Translating and editing Franaszek’s voluminous biography—a truly difficult task—was undertaken by Aleksandra and Michael Parker. They had to cut 755 pages of the original text to a mere 470 pages to tailor to the needs of the Anglo-American reader. Most of the cuts can be justified, but it is regrettable that, for example, the full text of the short poem “Obłoki,” referred to by the translators simply as “wonderful,” is omitted. While editing, various errors crept into the English version, just to mention one: on page 378, two dates are mixed up and a quotation from a letter by Miłosz to Jerzy Giedroyc about Poles in the US (October 30, 1970) is wrongly attributed to a letter to Marek Skwarnicki in 1964.
The Polish original of the Miłosz biography contained perhaps too many notes, 165 pages of small type, but here the editors of the English version took a drastic decision, cutting down the notes to a mere six pages. Instead of background information and references to source material, the Parkers decided to stick to general notes.

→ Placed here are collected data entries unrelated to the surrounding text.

Background: an optimization exercise with open tools, aiming at small area. Do not read the settings as production practice.
The RTL was checked by simulation tests, not by an equivalence proof against the original design.
Power is estimated from default activity; no workload was simulated.

job 101:
Design frogger, start of the top module:
module frogger (clk, rst, update, VGA_R, VGA_G, VGA_B, hsync, vsync, blank_n, up, down, left, right, levelselect);
Size: roughly 3700 cells after synthesis, about 0.025 mm^2 of cells after synthesis.
==> flow/config.mk <==
export PLATFORM = sky130hd
export DESIGN_NAME = frogger
export DESIGN_NICKNAME = frogger
export VERILOG_FILES = /design/flow/design.v
export SDC_FILE = /design/flow/constraint.sdc
export NUM_CORES = 4
export LEC_CHECK = 0
export CAP_MARGIN = 20
export CORE_MARGIN = 2
export CORE_UTILIZATION = 30
export CTS_CLUSTER_DIAMETER = 150
export CTS_CLUSTER_SIZE = 16
export SLEW_MARGIN = 20
==> flow/constraint.sdc <==
create_clock -name core_clock -period 20.0 [get_ports {clk}]
set_input_delay 4.0000 -clock core_clock [delete_from_list [all_inputs] [get_ports {clk}]]
set_output_delay 4.0000 -clock core_clock [all_outputs]
set_load 0.01 [all_outputs]
standard.sh (not shown) runs the stock make flow with config.mk's settings and CLKGATE_MAP_FILE= SYNTH_SCRIPT=/design/flow/synth_recipe.tcl, a recipe that flattens the netlist after the stock synthesis.
==> flow/flow/run.sh <==
#!/bin/bash
# Layout flow: the standard synthesis, then an area-oriented re-mapping of the
# combinational logic only (every flip-flop instance of the standard synthesis is kept
# as it is, same name and cell), then the standard layout from floorplan to finish.
# Each tool's output goes to a log file of its own in this folder.
set -euo pipefail
WORK=$(pwd)
R=$WORK/orfs/results/$FLOW_PLATFORM/frogger/base
LIB=$FLOW_HOME/platforms/$FLOW_PLATFORM/lib/sky130_fd_sc_hd__tt_025C_1v80.lib
YOSYS=$FLOW_HOME/../tools/install/yosys/bin/yosys

# 1. standard synthesis
bash standard.sh synth > $WORK/log_1_standard_synth.log 2>&1

# 2. re-map the combinational logic for area
cp $R/1_2_yosys.v $WORK/standard_synth.v
python3 flow/libmodels.py $LIB $FLOW_HOME/platforms/$FLOW_PLATFORM/config.mk $WORK/comb_cells.v $WORK/dont_use.txt > $WORK/log_2_libmodels.log 2>&1
$YOSYS -p "read_liberty -lib $LIB; read_verilog $WORK/standard_synth.v; hierarchy -top $FLOW_TOP; \
  techmap -map $WORK/comb_cells.v; techmap; opt -purge; \
  abc -liberty $LIB $(cat $WORK/dont_use.txt) -script $WORK/flow/resyn.abc; opt_clean -purge; \
  hilomap -singleton -hicell sky130_fd_sc_hd__conb_1 HI -locell sky130_fd_sc_hd__conb_1 LO; \
  splitnets; opt_clean -purge; insbuf -buf sky130_fd_sc_hd__buf_4 A X; check -assert -mapped; \
  tee -o $WORK/resyn_stat.txt stat -liberty $LIB; \
  write_verilog -noattr -nohex -nodec $WORK/resyn.v" > $WORK/log_3_resyn_yosys.log 2>&1

# the flip-flops must be exactly the standard synthesis's
ffs() { grep -oE '^\s*sky130_fd_sc_hd__[a-z]*df[a-z0-9_]* +[^ (]+' "$1" | sed -E 's/_[0-9]+ +/ /; s/^\s+//' | sort; }
if ! diff <(ffs $WORK/standard_synth.v) <(ffs $WORK/resyn.v) > $WORK/log_4_ffcheck.log 2>&1 || [ ! -s $WORK/resyn.v ]; then
  echo "flip-flops differ; using the standard synthesis" >> $WORK/log_4_ffcheck.log
  cp $WORK/standard_synth.v $WORK/resyn.v
fi
cp $WORK/resyn.v $R/1_2_yosys.v
rm -f $R/1_synth.odb $R/1_synth.sdc

# 3. standard layout from the re-mapped netlist
bash standard.sh > $WORK/log_5_standard_layout.log 2>&1
==> flow/flow/resyn.abc <==
strash
&get -n
&st
&deepsyn -T 300
&put
dc2
&get -n
&st
&dch -f
&nf -R 2000 -a
&put
mfs2 -a
strash
&get -n
&st
&dch -f
&nf -R 2000
&put
topo
dnsize -c
Other scripts of this flow, unchanged in this note and not shown: flow/flow/libmodels.py
diff inputs: job 101 => job 102
Settings: CTS_CLUSTER_SIZE changed from 16 to 20; CTS_CLUSTER_DIAMETER changed from 150 to 200.
--- a/flow/flow/run.sh
+++ b/flow/flow/run.sh
@@ -34,3 +34,5 @@
 
-# 3. standard layout from the re-mapped netlist
+# 3. standard layout from the re-mapped netlist; every input and output port still
+#    gets its own buffer, the smallest buffer cell instead of clkdlybuf4s50_1
+export BUFFER_PORTS_ARGS="-buffer_cell sky130_fd_sc_hd__buf_1"
 bash standard.sh > $WORK/log_5_standard_layout.log 2>&1
==> flow/flow/resyn.abc <==
strash
&get -n
&st
&deepsyn -T 300
&put
dc2
&get -n
&st
&dch -f
&nf -R 5000 -a
&put
mfs2 -a -W 6
strash
&get -n
&st
&dch -f
&nf -R 5000 -a
&put
mfs2 -a -W 6
strash
&get -n
&st
&dch -f
&nf -R 5000
&put
topo
dnsize -c
Findings:
Between job 102 and job 101, it is job 102 whose maximum cell stage delay along the critical path is higher, by 0.07 ns.
Changes observed in job 102 relative to job 101: net switching power figure saw an increase, worst reg2reg path depth now larger.
The data arrival at the endpoint of the critical path in job 102 sits 0.59 ns below the value recorded for job 101.
Area after synthesis delta (job 102 − job 101): favourable
In job 102, the maximum ir drop on the vdd rail came out 11% below the value in job 101.
On synthesis-to-layout area growth, the higher figure sits with job 101, not job 102.
Lower pin slew with the least headroom to its limit was reported by job 102, not job 101.
Job 102 vs job 101 — critical path depth rose 3.
Power per cell area essentially unchanged between job 102 and job 101.
Total routing resource utilization after global routing on job 102 is up relative to job 101.
Optimization exercise on an open flow, not production practice.
RTL: at most simulated, not proved equivalent.
Function not checked: runs 1 to 4.
Power: default activity.

==> flow/design.v <==
module Rsa256Core (
	input          i_clk,
	input          i_rst,
	input          i_start,
	input  [255:0] i_a,  
	input  [255:0] i_d,  
	input  [255:0] i_n,
	output [255:0] o_a_pow_d,  
	output         o_finished
);
localparam int W  = 261;    
localparam int NI = 86;     
localparam int J  = 3;      
localparam int RT = W / 3;  
localparam int CL = 90;     
localparam int NS = 3;      
localparam int SW = W / NS;
localparam logic [2:0] P_PRE  = 3'd0;
localparam logic [2:0] P_FIX  = 3'd1;
localparam logic [2:0] P_ONE  = 3'd2;
localparam logic [2:0] P_ZERO = 3'd3;
localparam logic [2:0] P_SQ   = 3'd4;
localparam logic [2:0] P_MUL  = 3'd5;
localparam logic [2:0] P_FIN  = 3'd6;
localparam logic [2:0] S_IDLE  = 3'd0;
localparam logic [2:0] S_ACT   = 3'd1;  
localparam logic [2:0] S_CONV  = 3'd2;  
localparam logic [2:0] S_WAIT  = 3'd3;  
localparam logic [2:0] S_CLEAN = 3'd4;  
logic [255:0] Nr;        
logic [15:0]  Dr;        
logic [256:0] A;         
logic [W-1:0] M;         
logic [W-1:0] S, C;      
logic [2:0] st;
logic [2:0] pk;          
logic [7:0] cnt;         
logic [7:0] cnt1;        
logic [7:0] rc;          
logic [8:0] k;           
logic [7:0] e;           
logic [7:0] cl;          
logic       found, dzero, dvalid;
logic       neg;         
logic       allq;
logic       finish;
logic       mult, one, q1f, q2f;
logic [7:0] ctl [NS];    
logic [7:0] ctl_n;
logic       mq, y10, y11, y12, y20, y21, y30;
logic       cb;          
assign o_finished = finish;
logic [W-1:0] Nw, Aw, Sg, y1, y2, y2s, y3, y3s, n1, n2, n2s, n3, n3s;
logic [W-1:0] aS, aCr, aC, bS, bCr, bC, cS, cCr, cC;
logic [W-1:0] dS, dCr, dC, eS, eCr, eC, fS, fCr, fC;
logic [NS-1:0] q1s, q2s, q3s;
logic         q1, q2, q3;
for (genvar s = 0; s < NS; s++) begin : g_slice
	RsaCtlReg u_ctl (.clk(i_clk), .d(ctl_n), .q(ctl[s]));
	RsaQ u_q (.s(S[2:0]), .c(C[2:0]), .cb(cb), .mq(mq), .y1({y12, y11, y10}), .y2({y21, y20}),
	          .y3(y30), .n(Nr[2:1]), .q1f(q1f), .q2f(q2f), .q1(q1s[s]), .q2(q2s[s]), .q3(q3s[s]));
	for (genvar i = s * SW; i < (s + 1) * SW; i++) begin : g_bit
		assign Sg[i] = S[i] & !ctl[s][7];
		assign y1[i] = (ctl[s][6] & M[i]) | (ctl[s][5] & Aw[i]) | (i == 0 && one);
		assign y2[i] = (ctl[s][4] & M[i]) | (ctl[s][3] & Aw[i]);
		assign y3[i] = (ctl[s][2] & M[i]) | (ctl[s][1] & Aw[i]);
		assign n1[i] = (q1s[s] & Nw[i]) | (ctl[s][0] & !Nw[i]);
		assign n2[i] = q2s[s] & Nw[i];
		assign n3[i] = q3s[s] & Nw[i];
	end
end
assign q1 = q1s[0];
assign q2 = q2s[0];
assign q3 = q3s[0];
always_comb begin
	Nw  = {{(W-256){1'b0}}, Nr};
	Aw  = {{(W-257){1'b0}}, A};
	y2s = {y2[W-2:0], y2[W-1] | cb};
	y3s = {y3[W-3:0], y3[W-1:W-2]};
	n2s = {n2[W-2:0], n2[W-1]};
	n3s = {n3[W-3:0], n3[W-1:W-2]};
	aC  = {aCr[W-2:0], aCr[W-1]};
	bC  = {bCr[W-2:0], bCr[W-1]};
	cC  = {cCr[W-2:0], cCr[W-1]};
	dC  = {dCr[W-2:0], dCr[W-1]};
	eC  = {eCr[W-2:0], eCr[W-1]};
	fC  = {fCr[W-2:0], fCr[W-1]};
end
for (genvar i = 0; i < W; i++) begin : g_csa
	RsaFa fa_a (.a(Sg[i]), .b(C[i]),  .c(y1[i]),  .s(aS[i]), .co(aCr[i]));
	RsaFa fa_b (.a(aS[i]), .b(aC[i]), .c(y2s[i]), .s(bS[i]), .co(bCr[i]));
	RsaFa fa_c (.a(bS[i]), .b(bC[i]), .c(y3s[i]), .s(cS[i]), .co(cCr[i]));
	RsaFa fa_d (.a(cS[i]), .b(cC[i]), .c(n1[i]),  .s(dS[i]), .co(dCr[i]));
	RsaFa fa_e (.a(dS[i]), .b(dC[i]), .c(n2s[i]), .s(eS[i]), .co(eCr[i]));
	RsaFa fa_f (.a(eS[i]), .b(eC[i]), .c(n3s[i]), .s(fS[i]), .co(fCr[i]));
end
always_ff @(posedge i_clk) begin
	S  <= {fS[2:0] & {3{!mult}}, fS[W-1:3]};
	C  <= {fC[2:0] & {3{!mult}}, fC[W-1:3]};
	cb <= mult & (fS[2] | fS[1] | fC[2] | fC[1]);
end
logic [W-1:0] Srot;
assign Srot = {S[W-1-3*J:0], S[W-1:W-3*J]};
logic Czero, cap;
assign Czero = ~|C;
assign cap   = (st == S_CONV) && (rc == J) && Czero;
logic [W-1:0] Sout;
assign Sout = {S[W-4-3*J:0], S[W-1:W-3-3*J]};
assign o_a_pow_d = Sout[255:0];
logic Dbit;
assign Dbit = Dr[e[7:4]];
always_ff @(posedge i_clk) begin
	for (int j = 0; j < 16; j++) Dr[j] <= i_d[16*j + e[3:0]];
	Nr <= i_n;
end
logic ldA;
assign ldA = cap && (pk == P_PRE || pk == P_FIX);
always_ff @(posedge i_clk) begin
	if (cap) M <= Srot;
	if (st == S_IDLE) A <= {1'b0, i_a};
	else if (ldA) A <= Srot[256:0];
end
logic [2:0] nxt_after_pre;
always_comb begin
	if (dzero)        nxt_after_pre = P_ONE;
	else if (e == 0)  nxt_after_pre = P_FIN;
	else              nxt_after_pre = P_SQ;
end
logic [2:0] xnext, mn, an;
logic [8:0] xb;
assign xb = {cnt1, 1'b0} + {1'b0, cnt1};    
always_comb begin
	if (st == S_ACT) xnext = M[xb +: 3];
	else if (cap)    xnext = Srot[2:0];
	else             xnext = M[2:0];
	mn = cap ? Srot[2:0] : M[2:0];
	an = ldA ? Srot[2:0] : A[2:0];
end
logic       go;      
logic [2:0] gok;     
logic       gneg;    
always_comb begin
	go = 1'b0; gok = P_PRE; gneg = neg;
	if (st == S_IDLE) begin
		go = i_start && cl == CL; gok = P_PRE; gneg = 1'b0;
	end else if (st == S_CLEAN) begin
		go = cl == CL; gok = P_PRE; gneg = 1'b0;
	end else if (st == S_WAIT) begin
		go = found; gok = nxt_after_pre;
	end else if (cap) begin
		gneg = Srot[W-1];
		go = 1'b1;
		case (pk)
		P_PRE: begin
			if (k != 9'd257)   gok = P_PRE;
			else if (Srot[W-1]) gok = P_FIX;
			else begin go = found; gok = nxt_after_pre; end
		end
		P_FIX: begin go = found; gok = nxt_after_pre; end
		P_SQ: begin
			if (Dbit)         gok = P_MUL;
			else if (e == 0)  gok = P_FIN;
			else              gok = P_SQ;
		end
		P_MUL: gok = (e == 0) ? P_FIN : P_SQ;
		P_FIN: begin go = allq; gok = P_ZERO; end
		default: go = 1'b0;  
		endcase
	end
end
logic       n_mult, n_x1M, n_x1A, n_x2M, n_x2A, n_x3M, n_x3A;
logic       n_yM;    
always_comb begin
	n_mult = 1'b0; n_x1M = 1'b0; n_x1A = 1'b0; n_x2M = 1'b0; n_x2A = 1'b0;
	n_x3M = 1'b0; n_x3A = 1'b0;
	n_yM = 1'b1;
	if (go && (gok == P_SQ || gok == P_MUL || gok == P_FIN)) begin
		n_mult = 1'b1;
		n_yM = gok != P_MUL;
		if (gok == P_FIN) n_x1M = 1'b1;
		else begin
			n_x1M = xnext[0] & n_yM;
			n_x1A = xnext[0] & !n_yM;
			n_x2M = xnext[1] & n_yM;
			n_x2A = xnext[1] & !n_yM;
			n_x3M = xnext[2] & n_yM;
			n_x3A = xnext[2] & !n_yM;
		end
	end else if (st == S_ACT && cnt != NI - 1) begin
		n_mult = 1'b1;
		n_yM = pk != P_MUL;
		if (pk != P_FIN) begin
			n_x1M = xnext[0] & n_yM;
			n_x1A = xnext[0] & !n_yM;
			n_x2M = xnext[1] & n_yM;
			n_x2A = xnext[1] & !n_yM;
			n_x3M = xnext[2] & n_yM;
			n_x3A = xnext[2] & !n_yM;
		end
	end
end
logic n_pre, n_pre_a;
always_comb begin
	n_pre   = go && gok == P_PRE;
	n_pre_a = n_pre && (st == S_IDLE || st == S_CLEAN);
	ctl_n = '0;
	if (!i_rst) begin
		ctl_n[7] = go;                                               
		ctl_n[6] = (n_mult & n_x1M) | (go && gok == P_FIX);          
		ctl_n[5] = n_x1A;                                            
		ctl_n[4] = (n_mult & n_x2M) | (n_pre & !n_pre_a);            
		ctl_n[3] = n_x2A | n_pre_a;                                  
		ctl_n[2] = n_x3M;                                            
		ctl_n[1] = n_x3A;                                            
		ctl_n[0] = n_pre & !gneg;                                    
	end
end
always_ff @(posedge i_clk) begin
	finish <= 1'b0;
	mult <= n_mult;
	one  <= go && gok == P_ONE;
	q1f  <= n_pre && gneg;
	q2f  <= go && gok == P_FIX;
	mq  <= n_mult & !go;
	y10 <= (n_x1M & mn[0]) | (n_x1A & an[0]);
	y11 <= (n_x1M & mn[1]) | (n_x1A & an[1]);
	y12 <= (n_x1M & mn[2]) | (n_x1A & an[2]);
	y20 <= (n_x2M & mn[0]) | (n_x2A & an[0]);
	y21 <= (n_x2M & mn[1]) | (n_x2A & an[1]);
	y30 <= (n_x3M & mn[0]) | (n_x3A & an[0]);
	if (cl != CL) cl <= cl + 8'd1;
	if (st != S_IDLE && !found) begin
		if (dvalid) begin
			if (Dbit) found <= 1'b1;
			else if (e == 0) begin found <= 1'b1; dzero <= 1'b1; end
			else begin e <= e - 8'd1; dvalid <= 1'b0; end
		end else dvalid <= 1'b1;
	end
	case (st)
	S_ACT: begin
		if (cnt == NI - 1) begin
			st <= S_CONV; rc <= 8'd0;
		end else begin
			cnt <= cnt + 8'd1;
			cnt1 <= cnt1 + 8'd1;
		end
		if (pk == P_FIN) allq <= allq & q1 & q2 & q3;
	end
	S_CONV: begin
		rc <= (rc == RT - 1) ? 8'd0 : rc + 8'd1;
		if (cap) begin
			neg <= Srot[W-1];
			if (pk == P_PRE) k <= k + 9'd1;
			if (!go) begin
				st <= (pk == P_PRE || pk == P_FIX) ? S_WAIT : S_IDLE;
				finish <= !(pk == P_PRE || pk == P_FIX);
			end
		end
	end
	default: ;
	endcase
	if (go) begin
		pk  <= gok;
		if (gok == P_SQ || gok == P_MUL || gok == P_FIN) begin
			st   <= S_ACT;
			cnt  <= 8'd0;
			cnt1 <= 8'd1;
			allq <= 1'b1;
			if (gok == P_SQ) e <= e - 8'd1;
		end else begin
			st <= S_CONV;
			rc <= 8'd0;
		end
	end
	if (st == S_IDLE && i_start) begin
		k <= 9'd0; e <= 8'd255; found <= 1'b0; dzero <= 1'b0; dvalid <= 1'b0; neg <= 1'b0;
		if (cl != CL) st <= S_CLEAN;
	end
	if (i_rst) begin
		st <= S_IDLE;
		finish <= 1'b0;
		cl <= 8'd0;
		mult <= 1'b0; one <= 1'b0; q1f <= 1'b0; q2f <= 1'b0;
		mq <= 1'b0; y10 <= 1'b0; y11 <= 1'b0; y12 <= 1'b0; y20 <= 1'b0; y21 <= 1'b0; y30 <= 1'b0;
	end
end
endmodule
From an optimization exercise on the open Yosys and OpenROAD flow, aimed at small area; shortcuts taken in it are not production practice. Only simulation tests tie the RTL to the original design; equivalence was not proved. The flow treats the clock pin as an ideal source, which a real chip does not have.

== beta ==
==> flow/design.v (excerpt) <==
module usb(
    input rst_n,
    input clk_48,
    input rx_j,
    input rx_se0,
    output tx_en,
    output tx_j,
    output tx_se0,
    input[6:0] usb_address,
    output usb_rst,
    output reg transaction_active,
    output reg[3:0] endpoint,
    output reg direction_in,
    output reg setup,
    input data_toggle,
    input[1:0] handshake,
    output reg[7:0] data_out,
    input[7:0] data_in,
    input data_in_valid,
    output reg data_strobe,
    output reg success
    );
Settings: LEC_CHECK=0, CAP_MARGIN=20, CORE_MARGIN=2, CORE_UTILIZATION=40, PLACE_DENSITY=0.6, SLEW_MARGIN=20; clock period 20.8 ns.
standard.sh (not shown) runs the stock make flow with config.mk's settings and CLKGATE_MAP_FILE= SYNTH_SCRIPT=/design/flow/synth_recipe.tcl, a recipe that flattens the netlist after the stock synthesis.
==> flow/flow/run.sh <==
#!/bin/bash
# The standard layout (standard.sh), with
#  - synthesis mapped by an area-oriented ABC script (flow/synth.tcl),
#  - one buf_1 per port instead of the default port buffer,
#  - a clock tree of clkbuf_8 without dummy loads, whose buffers are upsized
#    where the clock slew is high (flow/post_cts.tcl).
# Each tool's output goes to a log file in this folder.
set -euo pipefail
W=$(pwd)
export OWN_ABC_SCRIPT="$W/flow/abc_area.script"
export FLOW_SYNTH_TCL="$W/synth_recipe.tcl"
export BUFFER_PORTS_ARGS="-buffer_cell sky130_fd_sc_hd__buf_1"
export POST_CTS_TCL="$W/flow/post_cts.tcl"
export CTS_ARGS="-sink_clustering_enable -repair_clock_nets -dont_use_dummy_load -buf_list sky130_fd_sc_hd__clkbuf_8"
sed "s#SYNTH_SCRIPT=[^ ]*synth_recipe.tcl#SYNTH_SCRIPT=$W/flow/synth.tcl#" standard.sh > own_standard.sh
grep -q "SYNTH_SCRIPT=$W/flow/synth.tcl" own_standard.sh
bash own_standard.sh > standard.log 2>&1
Other scripts of this flow, unchanged in this note and not shown: flow/flow/abc_area.script, flow/flow/post_cts.tcl, flow/flow/synth.tcl
Modified inputs, alpha compared to beta
-- flow/design.v --
<<< beta, line 117
reg rx_crc_ok;
reg rx_byte_done;      
wire rx_byte_done2;
wire rx_first_bit;
reg[7:0] recv_queue_0;
reg[7:0] recv_queue_1;
>>> alpha, line 117
reg rx_crc_ok;
reg rx_byte_done;      
reg rx_byte_done2;     
reg rx_first_bit;      
reg[7:0] recv_queue_0;
reg[7:0] recv_queue_1;
<<< beta, line 134
    if (strobe) begin
        rx_byte_done <= rx_complete;
    end
end
>>> alpha, line 134
    if (strobe) begin
        rx_byte_done <= rx_complete;
        rx_byte_done2 <= rx_byte_done;
    end
end
<<< beta, line 186
                if (!se0) begin
                    if (rx_byte_done) begin
                    end else if (rx_byte_done2) begin
                        data_out <= { 6'b000001, rx_first_bit, d };
>>> alpha, line 187
                if (!se0) begin
                    if (rx_byte_done) begin
                        rx_first_bit <= d;
                    end else if (rx_byte_done2) begin
                        data_out <= { 6'b000001, rx_first_bit, d };
<<< beta, line 238
wire[8:0] tx_shift = { tx_mark, recv_queue_1 };
reg tx_crc_enabled;
assign rx_byte_done2 = tx_crc_enabled;
assign rx_first_bit = tx_mark;
wire dump_crc = tx_state == ts_crc1 || tx_state == ts_crc2;
wire txd = dump_crc? !crc[15]: recv_queue_1[0];
>>> alpha, line 240
wire[8:0] tx_shift = { tx_mark, recv_queue_1 };
reg tx_crc_enabled;
wire dump_crc = tx_state == ts_crc1 || tx_state == ts_crc2;
wire txd = dump_crc? !crc[15]: recv_queue_1[0];
<<< beta, line 285
end
always @(posedge clk_48) begin
    if (tx_strobe && tx_en) begin
        if (tx_shift_empty) begin
            tx_mark <= 1'b1;
            tx_crc_enabled <= tx_enable_crc16;
>>> alpha, line 285
end
always @(posedge clk_48) begin
    if (tx_strobe) begin
        if (!tx_en) begin
            tx_mark <= 1'b1;
            tx_crc_enabled <= 1'b0;
        end else if (tx_shift_empty) begin
            tx_mark <= 1'b1;
            tx_crc_enabled <= tx_enable_crc16;
<<< beta, line 292
            tx_mark <= 1'b0;
        end
    end else if (tx_strobe && tx_transmit) begin
        tx_mark <= 1'b1;
        tx_crc_enabled <= 1'b0;
    end else if (!tx_en && strobe) begin
        tx_crc_enabled <= rx_byte_done;
        if (rx_byte_done && rx_state == rs_data && !se0)
            tx_mark <= d;
    end
end
>>> alpha, line 295
            tx_mark <= 1'b0;
        end
    end
end
### Flow results
alpha ran to completion and came out clean on the timing, design-rule and antenna checks.
The run showing the greater placeable core area is alpha.
Between beta and alpha, the total track usage is higher for beta.
In alpha the met3 usage in global routing turned out 0.85 points higher than in beta.
In the flow results for beta and alpha, the register share of the cell area is smaller on beta.
In terms of leftover overflow at the end of global routing, alpha and beta differ only marginally.
Compared alpha against beta; initial cell density of the core within noise.
alpha vs beta: depth of the worst register-to-register path up
Going from beta to alpha, the worst hold slack was found to have gone up by 0.0047 ns.

port drivers added, routing unchanged:
How much do the figures lean on ideal ports? The routed layouts below were timed once more, with nothing changed but the port constraints.
Step 1 assumes that a clkbuf_16 drives the clock port and a buf_2 every other input.
Step 2, shift: input delay + t, output delay - t, t = (earliest + latest rising clock arrival at the registers) / 2. This alone moves slack from input paths to output paths.
a / b / c = no drivers / after step 1 / after step 2; a / b = the first two.
| run | shift t [ns] | setup slack, ns | worst hold slack (ns) | worst setup path at the end | cell pins on the clock port's net |
|---|---|---|---|---|---|
| beta | 0.418 | 11.565 / 11.540 / 11.540 | 0.356 / 0.356 / 0.356 | input to output | 1 |
| alpha | 0.427 | 11.600 / 11.576 / 11.576 | 0.360 / 0.360 / 0.360 | input to output | 1 |
After both steps setup and hold are still met in every run listed. For beta, which loses most, drivers alone change the setup slack by -0.025 ns; drivers and shift together by -0.025 ns.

Unfortunately, even these six pages contain information that is either insufficient or misleading: Bolesław Leśmian was not a member of the Skamander group, the note on Chochoł makes no sense without reference to Wyspiański’s play The Wedding, and, finally, the student march in Budapest on October 23, 1956, that led to the uprising had quite different aims than just “commemorating the Hungarian revolt of 1848” against the Austrians, who at the time ruled but had not “occupied” Hungary.